支气管镜联合雾化吸入药物对肺炎支原体肺炎患儿症状持续时间及肺部影像学好转情况分析

Analysis of the duration of symptoms and pulmonary imaging conversion in children with Mycoplasma pneumoniae pneumonia treated with bronchoscopy combined with nebulized inhalation of medication

:377-381
 
        目的   探究支气管镜联合雾化吸入药物对肺炎支原体肺炎患儿症状持续时间及肺部影像学好转情况。方法   选取94例肺炎支原体肺炎患儿为研究对象,以随机数字表法分为A组、B组,各47例,分别实施布地奈德雾化吸入治疗、支气管镜肺泡灌洗联合布地奈德雾化吸入治疗,比较两组症状持续时间、治疗后肺部影像改善情况、炎症指标水平及不良反应发生率。结果  B组体温恢复时间(2.73±0.51)d、咳嗽消失时间(5.98±1.24)d、住院时间(10.96±3.36)d,A组分别为(3.14±0.83)(7.06±2.33)(13.27±3.18)d,B组较A组短(t=2.885、2.809、3.423,均P<0.05);治疗后B组40.43%阴影完全消失、34.04%阴影显著缩小、23.40%阴影有所缩小、2.13%阴影改善不明显,A组分别为21.28%、36.17%、25.53%、17.02%,B组肺部阴影改善情况优于A组(Z=8.311,P<0.05);治疗前B组白细胞计数(WBC)、超敏C-反应蛋白(hs-CRP)、降钙素原(PCT)水平与A组相近(P>0.05);治疗后B组WBC(7.71±1.94)×109 /L、hs-CRP(4.96±1.44)mg/L、PCT(84.32±21.40)pg/mL,A组分别为(9.05±2.48)×109 /L、(6.17±1.85)mg/L、(105.46±34.02)pg/mL,B组水平较A组低(t=2.918、3.538、3.606,均P<0.05);B组不良反应发生率为8.52%,A组为4.26%,B与A组相近(χ 2 =0.178,P>0.05)。结论   对肺炎支原体肺炎患儿实施支气管镜联合雾化吸入药物治疗,可缩短康复时间,促进肺部阴影消退,降低其炎症指标水平,且未增加不良反应发生率。

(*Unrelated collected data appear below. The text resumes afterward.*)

==> src/rtl/lfsr_gen.sv <==
// lfsr_gen: parametrised pseudo-random sequence generator.
//
// Produces a Fibonacci or Galois LFSR sequence with step enable, runtime seed
// load, recovery from the all-zero state and measurement of the sequence period.
//
// Ports:
//   clk      system clock
//   reset    synchronous active-high reset
//   en       advance one step this cycle
//   load     load seed_in this cycle (takes priority over en)
//   seed_in  runtime seed; zero selects SEED
//   lfsr     current state (registered)
//   bit_out  lfsr[0], serial PRBS bit
//   wrap     one-cycle pulse: state has returned to the reference value
//   lockup   one-cycle pulse: all-zero state (or zero seed) replaced by SEED
//   period   step count of the last completed cycle; 0 until the first wrap
module lfsr_gen #(
    parameter int          WIDTH = 5,
    parameter logic [31:0] TAPS  = 32'h0000_0005,
    parameter logic [31:0] SEED  = 32'h0000_0001,
    parameter bit          MODE  = 1'b0
) (
    input  logic             clk,
    input  logic             reset,
    input  logic             en,
    input  logic             load,
    input  logic [WIDTH-1:0] seed_in,
    output logic [WIDTH-1:0] lfsr,
    output logic             bit_out,
    output logic             wrap,
    output logic             lockup,
    output logic [WIDTH-1:0] period
);

    localparam logic [WIDTH-1:0] TAPS_W   = TAPS[WIDTH-1:0];
    localparam logic [WIDTH-1:0] SEED_W   = SEED[WIDTH-1:0];
    localparam logic [WIDTH-1:0] ALL_ONES = '1;

    logic [WIDTH-1:0] ref_val;
    logic [WIDTH-1:0] step_cnt;

    logic             fb;
    logic [WIDTH-1:0] step_val;
    logic [WIDTH-1:0] cnt_inc;
    logic             seed_zero;
    logic [WIDTH-1:0] seed_eff;

    always_comb begin
        fb        = ^(lfsr & TAPS_W);
        step_val  = {fb, lfsr[WIDTH-1:1]};
        if (MODE) begin
            step_val = (lfsr >> 1) ^ (lfsr[0] ? TAPS_W : '0);
        end
        // Saturate so a very long (or stuck) sequence can never alias to a short period.
        cnt_inc   = (step_cnt == ALL_ONES) ? ALL_ONES : step_cnt + 1'b1;
        seed_zero = (seed_in == '0);
        seed_eff  = seed_zero ? SEED_W : seed_in;
    end

    always_ff @(posedge clk) begin
        if (reset) begin
            lfsr     <= SEED_W;
            ref_val  <= SEED_W;
            step_cnt <= '0;
            period   <= '0;
            wrap     <= 1'b0;
            lockup   <= 1'b0;
        end else if (load) begin
            lfsr     <= seed_eff;
            ref_val  <= seed_eff;
            step_cnt <= '0;
            period   <= '0;
            wrap     <= 1'b0;
            lockup   <= seed_zero;
        end else if (en) begin
            if (lfsr == '0) begin
                // Recovery step: leaves the period measurement untouched.
                lfsr   <= SEED_W;
                wrap   <= 1'b0;
                lockup <= 1'b1;
            end else begin
                lfsr   <= step_val;
                lockup <= 1'b0;
                if (step_val == ref_val) begin
                    wrap     <= 1'b1;
                    period   <= cnt_inc;
                    step_cnt <= '0;
                end else begin
                    wrap     <= 1'b0;
                    step_cnt <= cnt_inc;
                end
            end
        end else begin
            wrap   <= 1'b0;
            lockup <= 1'b0;
        end
    end

    assign bit_out = lfsr[0];

endmodule
File: src/rtl/dcache_ctrl_if.sv
// dcache_ctrl_if: groups the CPU-side (EX/MEM) and memory-side handshake
// signals of the data cache controller. The slave modport is the cache
// controller's view; the master modport is the environment's view.
interface dcache_ctrl_if #(
  parameter int LINE_W = 256
);
  logic              cpu_rd_i;
  logic              cpu_wr_i;
  logic [31:0]       cpu_addr_i;
  logic [31:0]       cpu_wdata_i;
  logic [31:0]       cpu_rdata_o;
  logic              cpu_stall_o;
  logic              mem_req_o;
  logic              mem_we_o;
  logic [31:0]       mem_addr_o;
  logic [LINE_W-1:0] mem_wdata_o;
  logic [LINE_W-1:0] mem_rdata_i;
  logic              mem_ack_i;

  modport slave (
    input  cpu_rd_i, cpu_wr_i, cpu_addr_i, cpu_wdata_i, mem_rdata_i, mem_ack_i,
    output cpu_rdata_o, cpu_stall_o, mem_req_o, mem_we_o, mem_addr_o, mem_wdata_o
  );

  modport master (
    output cpu_rd_i, cpu_wr_i, cpu_addr_i, cpu_wdata_i, mem_rdata_i, mem_ack_i,
    input  cpu_rdata_o, cpu_stall_o, mem_req_o, mem_we_o, mem_addr_o, mem_wdata_o
  );
endinterface
--- src/rtl/gcm_stream_packer_if.sv ---
// Stream-side and core-side signal bundle for gcm_stream_packer.
// Word data and blocks are big-endian: bit 0 is the first bit on the wire.
interface gcm_stream_packer_if;
  logic         iStart;
  logic [0:31]  iData;
  logic         iData_valid;
  logic         iData_type;
  logic         iData_last;
  logic [2:0]   iData_nbytes;
  logic         oData_ready;
  logic         iCore_ready;
  logic [0:127] oAad;
  logic         oAad_valid;
  logic         oAad_last;
  logic [0:127] oBlock;
  logic         oBlock_valid;
  logic         oBlock_last;
  logic         oBusy;
  logic         oError;

  modport master (
    output iStart, iData, iData_valid, iData_type, iData_last, iData_nbytes, iCore_ready,
    input  oData_ready, oAad, oAad_valid, oAad_last, oBlock, oBlock_valid, oBlock_last,
    input  oBusy, oError
  );

  modport slave (
    input  iStart, iData, iData_valid, iData_type, iData_last, iData_nbytes, iCore_ready,
    output oData_ready, oAad, oAad_valid, oAad_last, oBlock, oBlock_valid, oBlock_last,
    output oBusy, oError
  );
endinterface
`config.mk`:
```
export PLATFORM = sky130hd
export DESIGN_NAME = draw_sprite_blit
export DESIGN_NICKNAME = d
export VERILOG_FILES = /design/src/rtl/draw_sprite_blit.sv
export SDC_FILE = /design/constraint.sdc
export NUM_CORES = 1
export LEC_CHECK = 0
export ABC_AREA = 1
export BUFFER_PORTS_ARGS = -buffer_cell sky130_fd_sc_hd__buf_2
export CORE_MARGIN = 5
export CORE_UTILIZATION = 50
export CTS_BUF_LIST = sky130_fd_sc_hd__clkbuf_8 sky130_fd_sc_hd__clkbuf_16
export DETAILED_ROUTE_END_ITERATION = 16
export PLACE_DENSITY = 0.86
export SYNTH_ARGS = -nofsm -noshare
export SYNTH_HDL_FRONTEND = slang
export SYNTH_SLANG_ARGS = --single-unit
```
`constraint.sdc`:
```
create_clock -name clk -period 9 [get_ports clk]
set_input_delay 1.35 -clock clk [delete_from_list [all_inputs] [get_ports clk]]
set_output_delay 1.35 -clock clk [all_outputs]
set_load 0.02 [all_outputs]
```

     Objective  To investigate the effect of bronchoscopy combined with nebulized inhalation of medication on the duration of symptoms and pulmonary imaging conversion in children with Mycoplasma pneumoniae pneumonia(MPP).Methods  A total of 94 children with MPP were selected as the research subjects and randomly divided into Group A and Group B using a random number table,with 47 cases in each group.They were treated with budesonide nebulization inhalation therapy and bronchoalveolar lavage combined with budesonide nebulization inhalation therapy,respectively.The duration of symptoms,improvement of lung imaging before and after treatment,levels of inflammatory indicators,and incidence of adverse  reactions were compared between the two groups.The results showed that the temperature recovery time was(2.73±0.51)days,cough disappearance time was(5.98±1.24)days,and hospitalization time was(10.96±3.36)days in Group B,(3.14±0.83)days,(7.06±2.33)days,and(13.27±3.18)days in Group A,respectively.Durpation in Group B was shorter than Group A(t=2.885,2.809,3.423,all P<0.05). After treatment,40.43% of the shadows in Group B completely disappeared,34.04% of the shadows significantly reduced,23.40% of the shadows reduced,and 2.13% of the shadows showed no significant improvement,better than 21.28%,36.17%,25.53%,and 17.02% in Group A(Z=8.311,P<0.05). Before treatment,the white blood cell count(WBC),high-sensitivity C-reactive protein(hs CRP),and procalcitonin(PCT)levels in group B were similar to those in Group A(P>0.05).After treatment,the WBC(7.71±1.94)×109 /L,hs CRP(4.96±1.44)mg/L,and PCT(84.32±21.40)pg/mL in Group B were lower than those in Group A(9.05±2.48)×109 /L,(6.17±1.85)mg/L,and(105.46±34.02)pg/mL,respectivelyt=2.918,3.538,3.606,all P<0.05).The incidence of adverse reactions in Group B was 8.52%,while in Group A it was 4.26%.The incidence of adverse reactions in group B was similar to that in group A(χ 2 =0.178,P>0.05).Conclusions  Bronchoscopy combined with nebulized inhalation therapy for children with MPP can shorten the recovery time,promote the disappearance of lung shadows,reduce their inflammatory index levels,and without increasing the incidence of adverse reactions.